だけど支援者が利用者の出来ていないところを出来るようにしようと、その人の本来の願いや希望とは違う物語をケースと呼ぶことがあるのだとしたら。
利用者は期待ばかりを支援者にもとめて、着地する未来や社会性への回路が施設内で閉じてしまうことに気づけない仕組みになっているのだとしたら。
家族や関係者が袋小路のように困難さに打ちひしがれてしまうときに、その感情が弱い立場に向かってしまう前に。
もう一度、勤勉という誰にとっての?という曖昧さや、「ユーモア」のもっと緩やかで言葉に限定されない意味や交流について考える機会が必要なんじゃないかと思ったりしています。

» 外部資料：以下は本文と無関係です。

==> src/rtl/i2s_slave_transmitter_if.sv <==
// PCM sample strobes from the audio pipeline into the I2S slave transmitter.
interface i2s_slave_transmitter_if #(
  parameter int DATA_WIDTH = 24
);
  // Handshake: l_data/r_data are valid only in the cycle their *_en strobe is high.
  // There is no backpressure; a pair arriving while the FIFO is full is dropped and flagged.
  logic                  l_data_en;
  logic                  r_data_en;
  logic [DATA_WIDTH-1:0] l_data;
  logic [DATA_WIDTH-1:0] r_data;

  modport master (output l_data_en, r_data_en, l_data, r_data);
  modport slave  (input  l_data_en, r_data_en, l_data, r_data);
endinterface

==> src/rtl/i2s_slave_transmitter.sv <==
// Slave-mode I2S transmitter following external bclk/lrclk, with an L/R pair FIFO.
// Optional macro I2S_TX_REPEAT_ON_UNDERRUN_EN: underrun frames repeat the last popped pair.
module i2s_slave_transmitter #(
  parameter int DATA_WIDTH = 24,
  parameter int FIFO_DEPTH = 4,
  parameter int LVL_W      = $clog2(FIFO_DEPTH) + 1
) (
  input  logic                  clk,
  input  logic                  reset_n,
  input  logic                  run,
  i2s_slave_transmitter_if.slave pcm,
  input  logic                  bclk,
  input  logic                  lrclk,
  input  logic                  clear_status,
  output logic                  s_data,
  output logic                  underrun,
  output logic                  overrun,
  output logic [LVL_W-1:0]      fifo_level,
  output logic [1:0]            state_dbg
);
  localparam int AW = LVL_W - 1;
  localparam int PW = 2 * DATA_WIDTH;

  typedef enum logic [1:0] {
    WAIT_FRAME = 2'd0,
    LEFT       = 2'd1,
    RIGHT      = 2'd2
  } state_t;

  state_t                state_q, state_d;
  logic [2:0]            bclk_sync_q, bclk_sync_d;
  logic [1:0]            lr_sync_q, lr_sync_d;
  logic                  lr_prev_q, lr_prev_d;
  logic [DATA_WIDTH-1:0] sh_q, sh_d;
  logic [DATA_WIDTH-1:0] hold_r_q, hold_r_d;
  logic [DATA_WIDTH-1:0] pend_l_q, pend_l_d;
  logic                  s_data_q, s_data_d;
  logic                  underrun_q, underrun_d;
  logic                  overrun_q, overrun_d;
  logic [LVL_W-1:0]      level_q, level_d;
  logic [LVL_W-1:0]      wr_ptr_q, wr_ptr_d;
  logic [LVL_W-1:0]      rd_ptr_q, rd_ptr_d;
  logic [PW-1:0]         mem_q [FIFO_DEPTH];
  logic [PW-1:0]         mem_d [FIFO_DEPTH];
`ifdef I2S_TX_REPEAT_ON_UNDERRUN_EN
  logic [PW-1:0]         last_q, last_d;
`endif

  logic          bclk_fall, lr_now, lr_change, left_start, right_start;
  logic          fifo_empty, fifo_full, push, push_ok, pop;
  logic [PW-1:0] head;

  always_comb begin
    bclk_sync_d = {bclk_sync_q[1:0], bclk};
    lr_sync_d   = {lr_sync_q[0], lrclk};
    bclk_fall   = bclk_sync_q[2] & ~bclk_sync_q[1];
    lr_now      = lr_sync_q[1];
    lr_change   = bclk_fall && (lr_now != lr_prev_q);
    left_start  = lr_change && !lr_now;
    right_start = lr_change && lr_now && (state_q == LEFT);
    lr_prev_d   = bclk_fall ? lr_now : lr_prev_q;

    fifo_empty = (level_q == '0);
    fifo_full  = (level_q == LVL_W'(FIFO_DEPTH));
    push       = run && pcm.r_data_en;
    push_ok    = push && !fifo_full;
    pop        = run && left_start && !fifo_empty;
    head       = mem_q[rd_ptr_q[AW-1:0]];

    state_d  = state_q;
    sh_d     = sh_q;
    hold_r_d = hold_r_q;
    s_data_d = s_data_q;
    mem_d    = mem_q;
    wr_ptr_d = wr_ptr_q;
    rd_ptr_d = rd_ptr_q;
`ifdef I2S_TX_REPEAT_ON_UNDERRUN_EN
    last_d   = last_q;
`endif
    pend_l_d = (run && pcm.l_data_en) ? pcm.l_data : pend_l_q;

    // A same-cycle left strobe bypasses the pending register.
    if (push_ok) begin
      mem_d[wr_ptr_q[AW-1:0]] = {(pcm.l_data_en ? pcm.l_data : pend_l_q), pcm.r_data};
      wr_ptr_d = wr_ptr_q + 1'b1;
    end
    if (pop) rd_ptr_d = rd_ptr_q + 1'b1;
    level_d = level_q + LVL_W'(push_ok) - LVL_W'(pop);

    overrun_d  = (overrun_q  & ~clear_status) | (push && fifo_full);
    underrun_d = (underrun_q & ~clear_status) | (run && left_start && fifo_empty);

    // The slot-start edge still emits the old MSB; the new word's MSB follows one bclk later.
    if (bclk_fall) begin
      s_data_d = sh_q[DATA_WIDTH-1];
      sh_d     = sh_q << 1;
    end
    if (left_start) begin
      state_d = LEFT;
      if (!fifo_empty) begin
        sh_d     = head[PW-1:DATA_WIDTH];
        hold_r_d = head[DATA_WIDTH-1:0];
`ifdef I2S_TX_REPEAT_ON_UNDERRUN_EN
        last_d   = head;
`endif
      end else begin
`ifdef I2S_TX_REPEAT_ON_UNDERRUN_EN
        sh_d     = last_q[PW-1:DATA_WIDTH];
        hold_r_d = last_q[DATA_WIDTH-1:0];
`else
        sh_d     = '0;
        hold_r_d = '0;
`endif
      end
    end else if (right_start) begin
      state_d = RIGHT;
      sh_d    = hold_r_q;
    end

    // Leaving run flushes everything except the sticky flags.
    if (!run) begin
      state_d  = WAIT_FRAME;
      sh_d     = '0;
      hold_r_d = '0;
      pend_l_d = '0;
      s_data_d = 1'b0;
      wr_ptr_d = '0;
      rd_ptr_d = '0;
      level_d  = '0;
`ifdef I2S_TX_REPEAT_ON_UNDERRUN_EN
      last_d   = '0;
`endif
    end
  end

  always_ff @(posedge clk) begin
    if (!reset_n) begin
      state_q     <= WAIT_FRAME;
      bclk_sync_q <= '0;
      lr_sync_q   <= '0;
      lr_prev_q   <= 1'b0;
      sh_q        <= '0;
      hold_r_q    <= '0;
      pend_l_q    <= '0;
      s_data_q    <= 1'b0;
      underrun_q  <= 1'b0;
      overrun_q   <= 1'b0;
      level_q     <= '0;
      wr_ptr_q    <= '0;
      rd_ptr_q    <= '0;
`ifdef I2S_TX_REPEAT_ON_UNDERRUN_EN
      last_q      <= '0;
`endif
    end else begin
      state_q     <= state_d;
      bclk_sync_q <= bclk_sync_d;
      lr_sync_q   <= lr_sync_d;
      lr_prev_q   <= lr_prev_d;
      sh_q        <= sh_d;
      hold_r_q    <= hold_r_d;
      pend_l_q    <= pend_l_d;
      s_data_q    <= s_data_d;
      underrun_q  <= underrun_d;
      overrun_q   <= overrun_d;
      level_q     <= level_d;
      wr_ptr_q    <= wr_ptr_d;
      rd_ptr_q    <= rd_ptr_d;
`ifdef I2S_TX_REPEAT_ON_UNDERRUN_EN
      last_q      <= last_d;
`endif
    end
  end

  // Storage needs no reset; the pointers define which entries are live.
  always_ff @(posedge clk) begin
    mem_q <= mem_d;
  end

  assign s_data     = s_data_q;
  assign underrun   = underrun_q;
  assign overrun    = overrun_q;
  assign fifo_level = level_q;
  assign state_dbg  = state_q;
endmodule

==> src/flat_wrapper.sv <==
// flat-port wrapper written by rule: the top's interface ports become plain ports
module i2s_slave_transmitter_flat 
#(
  parameter int DATA_WIDTH = 24,
  parameter int FIFO_DEPTH = 4,
  parameter int LVL_W      = $clog2(FIFO_DEPTH) + 1
)
  (clk, reset_n, run, bclk, lrclk, clear_status, s_data, underrun, overrun, fifo_level, state_dbg, pcm_l_data_en, pcm_r_data_en, pcm_l_data, pcm_r_data);
  i2s_slave_transmitter_if #(.DATA_WIDTH(DATA_WIDTH)) pcm_i ();
  input  logic clk;
  input  logic reset_n;
  input  logic run;
  input  logic bclk;
  input  logic lrclk;
  input  logic clear_status;
  output logic s_data;
  output logic underrun;
  output logic overrun;
  output logic [LVL_W-1:0] fifo_level;
  output logic [1:0] state_dbg;
  input wire logic [$bits(pcm_i.l_data_en)-1:0] pcm_l_data_en;
  input wire logic [$bits(pcm_i.r_data_en)-1:0] pcm_r_data_en;
  input wire logic [$bits(pcm_i.l_data)-1:0] pcm_l_data;
  input wire logic [$bits(pcm_i.r_data)-1:0] pcm_r_data;
  assign pcm_i.l_data_en = pcm_l_data_en;
  assign pcm_i.r_data_en = pcm_r_data_en;
  assign pcm_i.l_data = pcm_l_data;
  assign pcm_i.r_data = pcm_r_data;
  i2s_slave_transmitter #(.DATA_WIDTH(DATA_WIDTH), .FIFO_DEPTH(FIFO_DEPTH), .LVL_W(LVL_W)) u_core (.clk(clk), .reset_n(reset_n), .run(run), .pcm(pcm_i), .bclk(bclk), .lrclk(lrclk), .clear_status(clear_status), .s_data(s_data), .underrun(underrun), .overrun(overrun), .fifo_level(fifo_level), .state_dbg(state_dbg));
endmodule
==> config.mk <==
export PLATFORM = sky130hd
export DESIGN_NAME = i2s_slave_transmitter_flat
export DESIGN_NICKNAME = d
export VERILOG_FILES = /design/src/rtl/i2s_slave_transmitter_if.sv /design/src/rtl/i2s_slave_transmitter.sv /design/src/flat_wrapper.sv
export SDC_FILE = /design/constraint.sdc
export NUM_CORES = 1
export LEC_CHECK = 0
export BUFFER_PORTS_ARGS = -buffer_cell sky130_fd_sc_hd__buf_4
export CORE_UTILIZATION = 57
export DETAILED_ROUTE_END_ITERATION = 12
export PLACE_DENSITY_LB_ADDON = 0.08
export SETUP_SLACK_MARGIN = 0.05
export SLEW_MARGIN = 0
export SYNTH_ARGS = -nofsm -noshare
export SYNTH_HDL_FRONTEND = slang
export SYNTH_SLANG_ARGS = --single-unit
==> constraint.sdc <==
create_clock -name clk -period 7.01 [get_ports clk]
set_clock_uncertainty 0.1 [all_clocks]
set_input_delay 0 -clock clk [delete_from_list [all_inputs] [get_ports clk]]
set_output_delay 0 -clock clk [all_outputs]
set_load 0.02 [all_outputs]
==> metrics <==
Synth Instances=602; mapped cell area=0.0106 sq mm; Post-synth EDFFs=192; Post-CTS Hold Fix Bufs=58; Worst Setup Path Type=reg2reg; Startpoint Class=flip-flop; diode count=0; max-slew violations=0; Clk Tree Root Cell=clkbuf_16; RD Place Congestion=0.809; TritonCTS clock tree=built; RSZ-0062 raised after global routing=no; fin crit share=0.373; Synth Flop Type=edfxtp_1; Min Hold Slack=0.0553 ns; post-CTS sizing=0; synth warn=0; final hold viol count=0; PortBufs=63; Die Y=138 um; number of buffers created by CTS=28; largest net degree at the start of global routing=51; DRC=11; share of cells above drive strength 1=0.266; VDD IR-drop max=0.240 mV; Routed Antenna Nets=0; io pins=64; row cnt=49; most frequent cells in the layout=edfxtp_1, dfxtp_1, buf_4; Synth async-reset ratio=0; Clock Pin Slew Worst Setup and Hold Paths=0.06 ns; 1st-iter DRT viols=380; Max-slew headroom=0.289; sequential cell area fraction in the yosys report=0.715; fin crit period=2.61 ns; core area=0.0181 sq mm; Setup TNS=0 ns; Starting Density=0.585; Die Width=138 um; vias in the first global route=6076; outcome=complete, but fails checks; commonest non-fill, non-tap cell in the layout=edfxtp_1; number of setup buffers added after CTS=0; worst-margin pin slew=1.07 ns; Routed WL=20500 um; H-Tree Depth=1; maxcap violations=0; drt wl/cell=21.0 um; failing checks=design-rule violations; final setup fails=0; DIE AREA=0.0191 sq mm; Via density=5.78; Post-DP HPWL=11200 um; P per Cell Area=273 mW/mm^2; Yosys cell types=40; #FFs+latches synth=282; global route overflow=0; via count=5644; clk sinks=282; clk_lat worst skew=0.52 ns; Worst Setup End Kind=flip-flop; leak pwr=4.46 nW; nets=790; worst hold path class=in2reg; Overall Global Routing Usage=0.225; first-pass GRT wire length=32700 um; WP data arrival=2.90 ns; fmax=383 MHz; CTS max path bufs=3; initial antenna violation count=0; synthesized area per cell=17.6 sq um; Area Growth Syn to Fin=20.7%; crit-path max FO=6; Critical Path RT=7.30 ns; First-pass DRT Iterations=9; synthesized net count=665
[registers in the layout, indices dropped and copies added (netlist names)]
register,cells
u_core.bclk_sync_q,3
u_core.sh_q,24
u_core.fifo_level,3
u_core.pend_l_q,24
u_core.hold_r_q,24
u_core.wr_ptr_q,2
u_core.rd_ptr_q,2
u_core.lr_sync_q,2
u_core.s_data,1
u_core.mem_q,192
u_core.lr_prev_q,1
u_core.underrun,1
u_core.overrun,1
u_core.state_dbg,2
[layout make-up]
| type | instances | area (sq um) |
|---|---|---|
| Timing Repair Buffer | 130 | 1120 |
| Clock buffer | 39 | 825 |
| Multi-Input combinational cell | 277 | 2780 |
| Sequential cell | 282 | 7570 |
| Clock inverter | 12 | 158 |
| Fill cell | 1140 | 5310 |
| Tap cell | 229 | 287 |
| Inverter | 8 | 30.0 |
[final timing paths]
| kind | from | slack, ns | cells past startpoint | endpoint |
|---|---|---|---|---|
| setup / recovery | u_core.fifo_level[2] | 4.40 | 9 | u_core.fifo_level[2] |
| hold / removal | pcm_l_data_en | 0.06 | 2 | u_core.mem_q[89] |
| setup reg to reg | u_core.fifo_level[2] | 4.40 | 9 | u_core.fifo_level[2] |
| hold reg to reg | u_core.lr_sync_q[0] | 0.35 | 1 | u_core.lr_sync_q[1] |
[cell usage after synthesis, types with 5 or more instances]
master | count | area share
mux4_2 | 47 | 0.10
inv_1 | 8 | 0.0028
buf_2 | 14 | 0.0066
nor2_1 | 34 | 0.012
dfxtp_1 | 90 | 0.17
mux2_2 | 24 | 0.026
buf_6 | 5 | 0.0053
o21ai_1 | 21 | 0.0099
mux2i_1 | 26 | 0.025
nor2b_1 | 26 | 0.015
and2_1 | 9 | 0.0053
ha_1 | 6 | 0.0071
a22oi_1 | 47 | 0.033
edfxtp_1 | 192 | 0.54
clkbuf_1 | 11 | 0.0039
[layer usage]
layer,vias to the layer above,part of all wire,global-route usage
li1,2590,-,-
met5,-,0,0
met3,34,0.042,0.0333
met1,2885,0.41,0.283
met2,135,0.53,0.408
met4,0,0.019,0.0627
[cell families after synthesis]
| logic type | Yosys count | share of synthesized area |
|---|---|---|
| adders and majority gates | 7 | 0.00899 |
| buffers and inverters | 43 | 0.0227 |
| and+or+nand+nor | 90 | 0.0475 |
| xor gates and xnor gates | 5 | 0.00414 |
| DFF | 282 | 0.715 |
| AOI/OAI and AO/OA | 77 | 0.0489 |
| muxes | 98 | 0.153 |
[critical path: stages (launching register included)]
cell and delay, ns:
dfxtp_1 0.38, or3_1 0.42, and3_1 0.21, ha_1 0.28, inv_1 0.05, ha_1 0.20
fa_1 0.42, xnor2_1 0.22, xnor2_1 0.14, nor2_1 0.05
[report_power, final]
group          switching (mW)  internal [mW]  leakage, nW
clock network           0.585          0.963        0.479
logic                  0.0622         0.0701         1.50
registers             0.00629           1.80         2.49
total                   0.654           2.84         4.46
[metrics by stage]
step | utilization | instances | area, sq um | setup WS (ns) | power (mW)
6_report | 0.706 | 977 | 12800 | 4.40 | 3.49
5_1_grt | 0.706 | 977 | 12800 | 4.28 | 3.59
4_1_cts | 0.706 | 977 | 12800 | 4.40 | 3.51
3_5_place_dp | 0.620 | 868 | 11200 | 4.43 | 1.95
3_3_place_gp | 0.620 | 868 | 11200 | 4.55 | 1.95
2_1_floorplan | - | 602 | 10600 | 4.39 | 1.90
(Power assumes the default switching activity.)
File: src/flat_wrapper.sv
// flat-port wrapper written by rule: the top's interface ports become plain ports
module fetch_stage_flat 
#(
  parameter logic [31:0] RESET_PC = 32'h0000_0000
)
  (clk, reset, stallD, jumpD, pcsrcD, pcjumpD, pcbranchD, instrD, pcplus4D, validD, opD, functD, imem_waitF, imem_imem_req, imem_imem_addr, imem_imem_ready, imem_imem_rdata);
  fetch_stage_if imem_i ();
  input  logic clk;
  input  logic reset;
  input  logic stallD;
  input  logic jumpD;
  input  logic pcsrcD;
  input  logic [31:0] pcjumpD;
  input  logic [31:0] pcbranchD;
  output logic [31:0] instrD;
  output logic [31:0] pcplus4D;
  output logic validD;
  output logic [5:0] opD;
  output logic [5:0] functD;
  output logic imem_waitF;
  output wire logic [$bits(imem_i.imem_req)-1:0] imem_imem_req;
  output wire logic [$bits(imem_i.imem_addr)-1:0] imem_imem_addr;
  input wire logic [$bits(imem_i.imem_ready)-1:0] imem_imem_ready;
  input wire logic [$bits(imem_i.imem_rdata)-1:0] imem_imem_rdata;
  assign imem_imem_req = imem_i.imem_req;
  assign imem_imem_addr = imem_i.imem_addr;
  assign imem_i.imem_ready = imem_imem_ready;
  assign imem_i.imem_rdata = imem_imem_rdata;
  fetch_stage #(.RESET_PC(RESET_PC)) u_core (.clk(clk), .reset(reset), .stallD(stallD), .jumpD(jumpD), .pcsrcD(pcsrcD), .pcjumpD(pcjumpD), .pcbranchD(pcbranchD), .imem(imem_i), .instrD(instrD), .pcplus4D(pcplus4D), .validD(validD), .opD(opD), .functD(functD), .imem_waitF(imem_waitF));
endmodule
[src/rtl/spike_encoder.sv]
// Character-to-spike encoder: each accepted ASCII character becomes a fixed-length
// burst of its 4-bit spike pattern on the HNSN ext_spike_in bus, followed by a silent gap.
module spike_encoder #(
    parameter logic [4:0] WINDOW_SIZE  = 5'd16,
    parameter logic [3:0] SPIKE_PERIOD = 4'd2,
    parameter logic [4:0] GAP_CYCLES   = 5'd8
) (
    input  logic       clk,
    input  logic       rst,
    input  logic [7:0] char_in,
    input  logic       char_in_valid,
    output logic       char_in_ready,
    input  logic       abort,
    output logic [3:0] spike_out,
    output logic [7:0] active_char,
    output logic       busy,
    output logic       char_done,
    output logic       char_err
);

    if (WINDOW_SIZE == 5'd0) begin : g_bad_window
        $error("spike_encoder: WINDOW_SIZE must be at least 1");
    end
    if (SPIKE_PERIOD == 4'd0) begin : g_bad_period
        $error("spike_encoder: SPIKE_PERIOD must be at least 1");
    end

    typedef enum logic [1:0] {
        IDLE  = 2'd0,
        BURST = 2'd1,
        GAP   = 2'd2
    } state_t;

    state_t     state_r, state_s;
    logic [4:0] win_r, win_s;
    logic [3:0] phase_r, phase_s;
    logic [4:0] gap_r, gap_s;
    logic [3:0] pattern_r, pattern_s;
    logic [3:0] spike_s;
    logic [7:0] active_s;
    logic       ready_s, busy_s, done_s, err_s;
    logic [4:0] map_s;

    // Returns {mapped, pattern}; lower-case a..f fold onto A..F.
    function automatic logic [4:0] map_char(input logic [7:0] c);
        logic [4:0] r;
        case (c)
            8'h41, 8'h61: r = 5'b1_0011;
            8'h42, 8'h62: r = 5'b1_1100;
            8'h43, 8'h63: r = 5'b1_0101;
            8'h44, 8'h64: r = 5'b1_1010;
            8'h45, 8'h65: r = 5'b1_1001;
            8'h46, 8'h66: r = 5'b1_0110;
            8'h20:        r = 5'b1_0000;
            default:      r = 5'b0_0000;
        endcase
        return r;
    endfunction

    // Next-state and next-output logic; outputs are registered one cycle later.
    always_comb begin
        state_s   = state_r;
        win_s     = win_r;
        phase_s   = phase_r;
        gap_s     = gap_r;
        pattern_s = pattern_r;
        spike_s   = 4'b0000;
        active_s  = active_char;
        ready_s   = char_in_ready;
        busy_s    = busy;
        done_s    = 1'b0;
        err_s     = 1'b0;
        map_s     = map_char(char_in);

        if (abort && (state_r != IDLE)) begin
            state_s  = IDLE;
            win_s    = 5'd0;
            phase_s  = 4'd0;
            gap_s    = 5'd0;
            active_s = 8'h00;
            ready_s  = 1'b1;
            busy_s   = 1'b0;
        end else begin
            case (state_r)
                IDLE: begin
                    // abort on the accept edge drops the character
                    if (char_in_valid && char_in_ready && !abort) begin
                        if (map_s[4]) begin
                            state_s   = BURST;
                            win_s     = 5'd0;
                            phase_s   = 4'd0;
                            pattern_s = map_s[3:0];
                            spike_s   = map_s[3:0];
                            active_s  = char_in;
                            ready_s   = 1'b0;
                            busy_s    = 1'b1;
                        end else begin
                            err_s = 1'b1;
                        end
                    end else begin
                        state_s = IDLE;
                    end
                end
                BURST: begin
                    if (win_r == (WINDOW_SIZE - 5'd1)) begin
                        if (GAP_CYCLES == 5'd0) begin
                            state_s  = IDLE;
                            active_s = 8'h00;
                            ready_s  = 1'b1;
                            busy_s   = 1'b0;
                            done_s   = 1'b1;
                        end else begin
                            state_s = GAP;
                            gap_s   = 5'd0;
                        end
                    end else begin
                        win_s = win_r + 5'd1;
                        if (phase_r == (SPIKE_PERIOD - 4'd1)) begin
                            phase_s = 4'd0;
                            spike_s = pattern_r;
                        end else begin
                            phase_s = phase_r + 4'd1;
                        end
                    end
                end
                GAP: begin
                    if (gap_r == (GAP_CYCLES - 5'd1)) begin
                        state_s  = IDLE;
                        active_s = 8'h00;
                        ready_s  = 1'b1;
                        busy_s   = 1'b0;
                        done_s   = 1'b1;
                    end else begin
                        gap_s = gap_r + 5'd1;
                    end
                end
                default: begin
                    state_s  = IDLE;
                    active_s = 8'h00;
                    ready_s  = 1'b1;
                    busy_s   = 1'b0;
                end
            endcase
        end
    end

    // State, counters and registered outputs.
    always_ff @(posedge clk) begin
        if (rst) begin
            state_r       <= IDLE;
            win_r         <= 5'd0;
            phase_r       <= 4'd0;
            gap_r         <= 5'd0;
            pattern_r     <= 4'b0000;
            spike_out     <= 4'b0000;
            active_char   <= 8'h00;
            char_in_ready <= 1'b1;
            busy          <= 1'b0;
            char_done     <= 1'b0;
            char_err      <= 1'b0;
        end else begin
            state_r       <= state_s;
            win_r         <= win_s;
            phase_r       <= phase_s;
            gap_r         <= gap_s;
            pattern_r     <= pattern_s;
            spike_out     <= spike_s;
            active_char   <= active_s;
            char_in_ready <= ready_s;
            busy          <= busy_s;
            char_done     <= done_s;
            char_err      <= err_s;
        end
    end

endmodule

こんなカタ難しい文章を書くのも、ぼくの場合は一種の切実さ。
だけど、最近ブログ書かないのも何だか充実しているからで、発信しなくても満足なことが多いし、これから取り組んでいかなければならないこともあって、もちろんリベルテの日々があればイイじゃんって気持ちなんだけど。
経営の苦労?や葛藤!も、メンバーやスタッフやファンや友人たちのとの日々があれば、充実していると感じられるのは、すごく良い循環の中にぼくもみなんの輪の中にいるんだと思います。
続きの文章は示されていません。